Priyadarshini Panda, assistant professor of electrical engineering, is the recipient of an award from Google's Research Scholar Program.

Created in 2021, Google's Research Scholar Program supports early-career faculty working on cutting-edge research across many areas in computer science, including machine perception, quantum computing, and other related fields.

Today, owing to IoT, copious amounts of data are accumulated in millions of edge devices, such as mobile phones, traffic cameras, and trackers. However, with increasing concerns around data privacy, practical AI applications for IoT are shifting towards privacy preserving distributed learning. However, distributed learning with SNNs remains an unexplored area, with most of the previous research limited to classic image classification tasks with models trained on a single device. Despite being potentially energy efficient, SNNs are not widely adopted in practical applications.

Panda's project, "Private Explainable & Robust Distributed Learning with Spiking Neural Networks (SNNs)," will explore methods to enhance the end-to-end capability of training SNNs geared towards applications beyond static image recognition in a privacy preserving distributed learning paradigm.
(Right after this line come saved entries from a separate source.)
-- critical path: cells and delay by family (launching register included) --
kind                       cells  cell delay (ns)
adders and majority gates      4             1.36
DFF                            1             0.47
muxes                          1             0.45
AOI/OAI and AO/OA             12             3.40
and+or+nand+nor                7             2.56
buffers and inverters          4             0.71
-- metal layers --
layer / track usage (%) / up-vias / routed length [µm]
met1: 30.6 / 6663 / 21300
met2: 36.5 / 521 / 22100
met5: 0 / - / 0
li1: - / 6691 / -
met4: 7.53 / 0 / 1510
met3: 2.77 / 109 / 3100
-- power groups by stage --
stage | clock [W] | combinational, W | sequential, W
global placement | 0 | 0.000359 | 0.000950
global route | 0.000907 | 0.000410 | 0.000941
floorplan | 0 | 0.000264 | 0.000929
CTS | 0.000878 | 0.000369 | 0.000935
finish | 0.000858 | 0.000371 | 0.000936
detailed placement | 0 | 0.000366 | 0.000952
Source: an optimization exercise on an open RTL-to-GDS flow (aim: small area, a short achievable clock period and few clock cycles). Production flows keep margins and buffers that such runs may drop.
In this exercise RTL edits were held to simulation tests only and were not proved equivalent to the original.

==> inputs of trial 73 <==
// plait_decoder
module plait_decoder (
    input  wire        clk,
    input  wire        rst,
    input  wire        start,
    input  wire [18:0] cfg_comp_length,
    input  wire [6:0]  cfg_line_count,
    input  wire [2:0]  cfg_code_width,
    input  wire [12:0] cfg_line_bytes,
    input  wire [31:0] cfg_block_number,
    output reg         idle,
    input  wire        in_valid,
    input  wire [7:0]  in_data,
    output reg         in_ready,
    output reg         out_valid,
    output reg  [7:0]  out_data,
    output reg         hist_rd_en,
    output reg  [12:0] hist_rd_addr,
    input  wire [7:0]  hist_rd_data,
    output reg         done,
    output wire [15:0] result
);
    localparam [2:0] C_HDR_INV = 3'd0,
                     C_HDR_MIS = 3'd1,
                     C_TOK_INV = 3'd2,
                     C_OVERRUN = 3'd3,
                     C_REF_INV = 3'd4,
                     C_TRUNC   = 3'd5,
                     C_LEN_MIS = 3'd6,
                     C_CRC_MIS = 3'd7;
    localparam [31:0] CRC_RESIDUE = 32'hB798B438;
    localparam [2:0] PH_IDLE = 3'd0,
                     PH_HDR  = 3'd1,
                     PH_HC1  = 3'd2,
                     PH_HC2  = 3'd3,
                     PH_RUN  = 3'd4,
                     PH_PRE  = 3'd5;
    localparam [3:0] P_IDLE  = 4'd0,
                     P_CTRL  = 4'd1,
                     P_DEC   = 4'd2,
  ...
Settings: LEC_CHECK=0, CAP_MARGIN=20, CORE_MARGIN=2, CORE_UTILIZATION=50, SLEW_MARGIN=20; clock period 8.5 ns.
standard.sh (not shown) runs the stock make flow with config.mk's settings and CLKGATE_MAP_FILE= SYNTH_SCRIPT=/design/flow/synth_recipe.tcl, a recipe that flattens the netlist after the stock synthesis.
==> flow/flow/run.sh <==
#!/bin/bash
set -euo pipefail
bash standard.sh synth > synth.log 2>&1
bash standard.sh SETUP_SLACK_MARGIN=5.5 finish > layout.log 2>&1
==> trial 3: changes against trial 73 <==
--- a/flow/design.v
+++ b/flow/design.v
@@ -124,10 +124,11 @@
     wire        rem_lt2 = (rcl[18:1] == 18'd0);
     wire [15:0] dd      = {op1, op0};
     wire        ref_bad = dneg || (dd == 16'd0) || (dd > 16'd8192)
                        || (!tsat && ({3'd0, tpos} < dd));
     wire [16:0] near_d  = {4'd0, rlb} - {{9{op0[7]}}, op0};
+    wire [12:0] m_sum   = {1'b0, trem[18:7]} + (trem[0] ? rlb : 13'd0);
     wire [17:0] tsum    = {5'd0, tpos} + {1'b0, p_n};
     wire start_ok  = (ph == PH_PRE) && (rcl >= 19'd21);
     wire start_bad = (ph == PH_PRE) && (rcl < 19'd21);
     wire hc2_inv = h_inv || (h_stored && rcl != trem);
     wire hc2_go  = (ph == PH_HC2) && !hc2_inv && !h_mis;
@@ -383,12 +384,11 @@
                             rlb[12:8] <= f0_d[4:0];
                         end
                         5'd10: begin
                             h_mis <= h_mis | (f0_d != {1'b0, rlc});
                             h_inv <= h_inv | (f0_d == 8'd0) | (f0_d > 8'd64);
-                            rlc   <= f0_d[6:0];
-                            trem  <= 19'd0;
+                            trem  <= {12'd0, f0_d[6:0]};
                             mcnt  <= 3'd7;
                         end
                         5'd11: begin
                             h_mis <= h_mis | (f0_d != {5'd0, rcw});
                             h_inv <= h_inv | !((f0_d == 8'd1) || (f0_d == 8'd2) || (f0_d == 8'd4));
@@ -403,12 +403,11 @@
                 if (!h_rdy && mcnt == 3'd0)
                     ph <= PH_HC1;
             end
             if (mcnt != 3'd0) begin
                 mcnt <= mcnt - 3'd1;
-                trem <= {trem[17:0], 1'b0} + (rlc[6] ? {6'd0, rlb} : 19'd0);
-                rlc  <= {rlc[5:0], rlc[6]};
+                trem <= {m_sum, trem[6:1]};
             end
             if (ph == PH_HC1) begin
                 h_inv <= h_inv | (rcl < 19'd21) | (rcl > 19'd266240) | (rlb == 13'd0)
                        | (rlb > 13'd4096) | (rlb > {rcw, 10'd0});
                 rcl   <= rcl - 19'd20;
Settings changed: CTS_CLUSTER_DIAMETER set to 80, CTS_CLUSTER_SIZE set to 20.
==> summary of the runs <==
Trial 3 went through all stages and came out clean. Trial 73 ran to the end with no violations.
Hold slack: trial 73 is lower than trial 3 (0.038 ns).
Utilization: trial 73 is higher than trial 3 (1.3 points).
In trial 3 the clock-buffer cell count is lower than in trial 73, by 14.
In trial 73 the die area is larger than in trial 3, by about 0.9%.
Testbench counts of trial 73, summed over its fixed seeds: cycles 893,690.
Testbench counts of trial 3, summed over its fixed seeds: cycles 893,690.

## what the ideal ports hide
Ports are ideal in the flow. The routed layouts listed here were re-timed in OpenROAD.
Step 1 (the two cells are an assumption about what drives the block):
set clk [get_ports {clk}]
set_driving_cell -lib_cell sky130_fd_sc_hd__clkbuf_16 $clk
set_driving_cell -lib_cell sky130_fd_sc_hd__buf_2 [delete_from_list [all_inputs] $clk]
Step 2 adds t to the input delays and takes it off the output delays; t is the mean of the earliest and latest rising clock arrival at the registers after step 1. Input paths then give back, and output paths get back, about the clock's delay inside the block.
a / b / c = ideal / step 1 / step 2; a / b = the first two.
| run | shift t [ns] | setup WS [ns] | worst setup path after step 2 | latest minus earliest clock arrival (ns) | pins driven straight from the clock port |
|---|---|---|---|---|---|
| trial 73 | 0.591 | 5.474 / 5.469 / 5.081 | input to register | 0.027 / 0.027 | 1 |
| trial 3 | 0.621 | 5.485 / 5.478 / 4.897 | input to register | 0.045 / 0.045 | 1 |
After both steps setup and hold are still met in every run listed. For trial 3, which loses most, drivers alone change the setup slack by -0.007 ns; drivers and shift together by -0.588 ns.
What follows belongs to an exercise in optimizing a design on an open flow for small area, a short achievable clock period and few clock cycles per item; a production flow would make more cautious choices.
In this exercise RTL edits were held to simulation tests only and were not proved equivalent to the original.
No activity file was given, so power comes from the tool's default toggle rates.

==> flow/design.v <==
module friction_interp (
    input  wire        clk,
    input  wire        rst,
    input  wire        start,
    input  wire [31:0] p,
    input  wire [31:0] pos_min,
    input  wire [31:0] span,
    input  wire        rotary,
    output wire        busy,
    output reg         done,
    output wire [31:0] term,
    output wire        mem_req,
    output wire [7:0]  mem_addr,
    input  wire [31:0] mem_rdata
);
    reg         idle, sub, lin, run;
    reg  [5:0]  cnt;           
    reg         divq;          
    reg         modq;          
    reg         alnq;          
    reg         firstq;        
    reg         hornq;         
    reg         qshq;          
    reg         idxq;          
    reg         selq;          
    reg  [31:0] s_reg;         
    reg         rot;
    reg         sgn;           
    reg         big;           
    reg         ovf;           
    reg  [31:0] rem;           
    reg  [31:0] a;             
    reg  [31:0] m;             
    reg  [47:0] acc;
    reg  [7:0]  addr;
    reg         qd;            
    reg         busy_r;
    assign busy     = busy_r;
    assign mem_req  = run;
    assign mem_addr = addr;
    assign term     = acc[47:16];
    wire        addm  = rem[31];                   
    wire [31:0] x1    = {rem[30:0], a[31]};
    wire [31:0] x2    = s_reg ^ {32{!addm}};
    wire        lo_z  = (x1[7:0] == 8'd0);
    wire        cin   = lin ? lo_z : !addm;
    wire [33:0] y_c   = {1'b0, x1, 1'b1} + {1'b0, x2, cin};
    wire [32:0] y     = y_c[33:1];
    wire        r_neg = x1[31] ^ x2[31] ^ y[32];    
    wire        ge    = !y[31];
    wire        qbit  = ge;
    wire [7:0]  neg_lo = ~x1[7:0] + 8'd1;
    reg  [31:0] s_top;         
    integer k;
    always @(*) begin
        s_top[31] = s_reg[31];
        for (k = 30; k >= 0; k = k - 1) s_top[k] = s_top[k+1] | s_reg[k];
    end
    wire [30:0] r_diff = rem[30:0] ^ {31{sgn}};      
    wire        wide   = |(r_diff & ~s_top[31:1]);
    wire        shr    = alnq & wide;
    wire [32:0] lo    = {1'b0, acc[30:0], a[23]} + {1'b0, m};
    wire [15:0] u2    = acc[46:31];
    wire [15:0] u2p   = u2 + 16'd1;
    wire [15:0] u2m   = u2 - 16'd1;
    wire [15:0] hi    = (lo[32] & !m[31]) ? u2p : (!lo[32] & m[31]) ? u2m : u2;
    wire [7:0]  idx   = a[7:0];
    wire [7:0]  inc   = idx + 8'd1;
    wire [7:0]  nxt   = (!rot && idx == 8'd255) ? 8'd255 : inc;
    wire [5:0]  cnt_d = cnt - 6'd1;
    wire [5:0]  cnt_n = shr ? cnt + 6'd1 : cnt_d;
    always @(posedge clk) begin
        if (rst) begin
            idle <= 1'b1;
            sub  <= 1'b0;
            lin  <= 1'b0;
            run  <= 1'b0;
            done <= 1'b0;
            divq <= 1'b0;
            busy_r <= 1'b0;
        end else begin
            done <= 1'b0;
            if (idle) begin
                if (start) begin
                    idle <= 1'b0;
                    sub  <= 1'b1;
                    busy_r <= 1'b1;
                end
            end
            if (sub) begin
                sub  <= 1'b0;
                lin  <= !rot;
                run  <= rot;
                divq <= rot;
            end
            if (lin) begin
                lin  <= 1'b0;
                run  <= 1'b1;
                divq <= 1'b1;
            end
            if (run) begin
                divq <= (cnt_d >= 6'd5);
                if (cnt == 6'd1) begin
                    run  <= 1'b0;
                    idle <= 1'b1;
                    done <= 1'b1;
                    busy_r <= 1'b0;
                end
            end
        end
    end
    always @(posedge clk) begin
        if (sub) cnt <= 6'd29;
        else if (run) cnt <= cnt_n;
        alnq   <= sub ? rot : (run & alnq & wide);
        modq   <= sub ? rot : (run & rot & ((cnt_d >= 6'd29) | shr));
        qshq   <= sub | lin | (run & (cnt_d >= 6'd21));
        idxq   <= run & (cnt_d == 6'd20);
        selq   <= run & (cnt_d <= 6'd19) & (cnt_d >= 6'd4);
        firstq <= run & (cnt_d == 6'd17);
        hornq  <= run & (cnt_d <= 6'd16) & (cnt_d >= 6'd1);
    end
    always @(posedge clk) begin
        if (idle) begin
            s_reg <= pos_min;
            m     <= span;
            rot   <= rotary;
            a[31] <= p[0];
        end
        if (sub) begin
            sgn   <= r_neg;
            big   <= y[31] & !r_neg;
            ovf   <= 1'b0;
            a     <= {y[0], 31'd0};
            s_reg <= rot ? {1'b0, m[30:0]} : {8'd0, y[31:8]};
        end
        if (lin) begin
            a     <= sgn ? 32'd0 : {y[0], neg_lo, 23'd0};
            s_reg <= {1'b0, m[30:0]};
            ovf   <= big;
        end
        if (idle)
            rem <= {1'b0, p[31:1]};
        else if (sub)
            rem <= {r_neg, y[31:1]};
        else if (lin)
            rem <= sgn ? 32'd0 : {1'b0, y[31:1]};
        else if (shr)
            rem <= {rem[31], rem[31:1]};
        else
            rem <= y[31:0];
        if (shr) begin
            a     <= {rem[0], a[31:1]};
        end else if (divq) begin
            if (qshq) a <= {a[30:0], modq ? 1'b0 : (qbit | ovf)};
            if (!rot && cnt == 6'd29) ovf <= ovf | ge;
        end
        if (run) m <= mem_rdata;
        qd <= qbit;
        if (idxq)
            addr <= idx;
        else if (selq)
            addr <= qd ? nxt : idx;
        acc <= firstq ? {{16{m[31]}}, m[31:16]} : {hi, lo[31:0]};
        if (firstq)
            a[23:8] <= m[15:0];
        else if (hornq)
            a[23:8] <= {a[22:8], 1'b0};
    end
endmodule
As SNNs will find usage in real-world applications such as medical robots, drones, "explainability" – the "why" behind a prediction made by an AI model – in addition to performance is critical. With this award, Panda will further explore how to enable low-power explainable intelligence with SNNs for edge computing platforms.

"Spiking Neural Networks is an emerging area that offers us a pathway to approach brain-like efficiency," Panda said. "The award will help further boost interest in the area, and hopefully foster more collaborations across different disciplines, from engineering, computer science as well as neuroscience to fill the gaps in SNN research."

The award comes with $60,000 in unrestricted funds that will primarily be used for student research training and conducting workshops on spike-based computing to discuss this research direction with others in the community.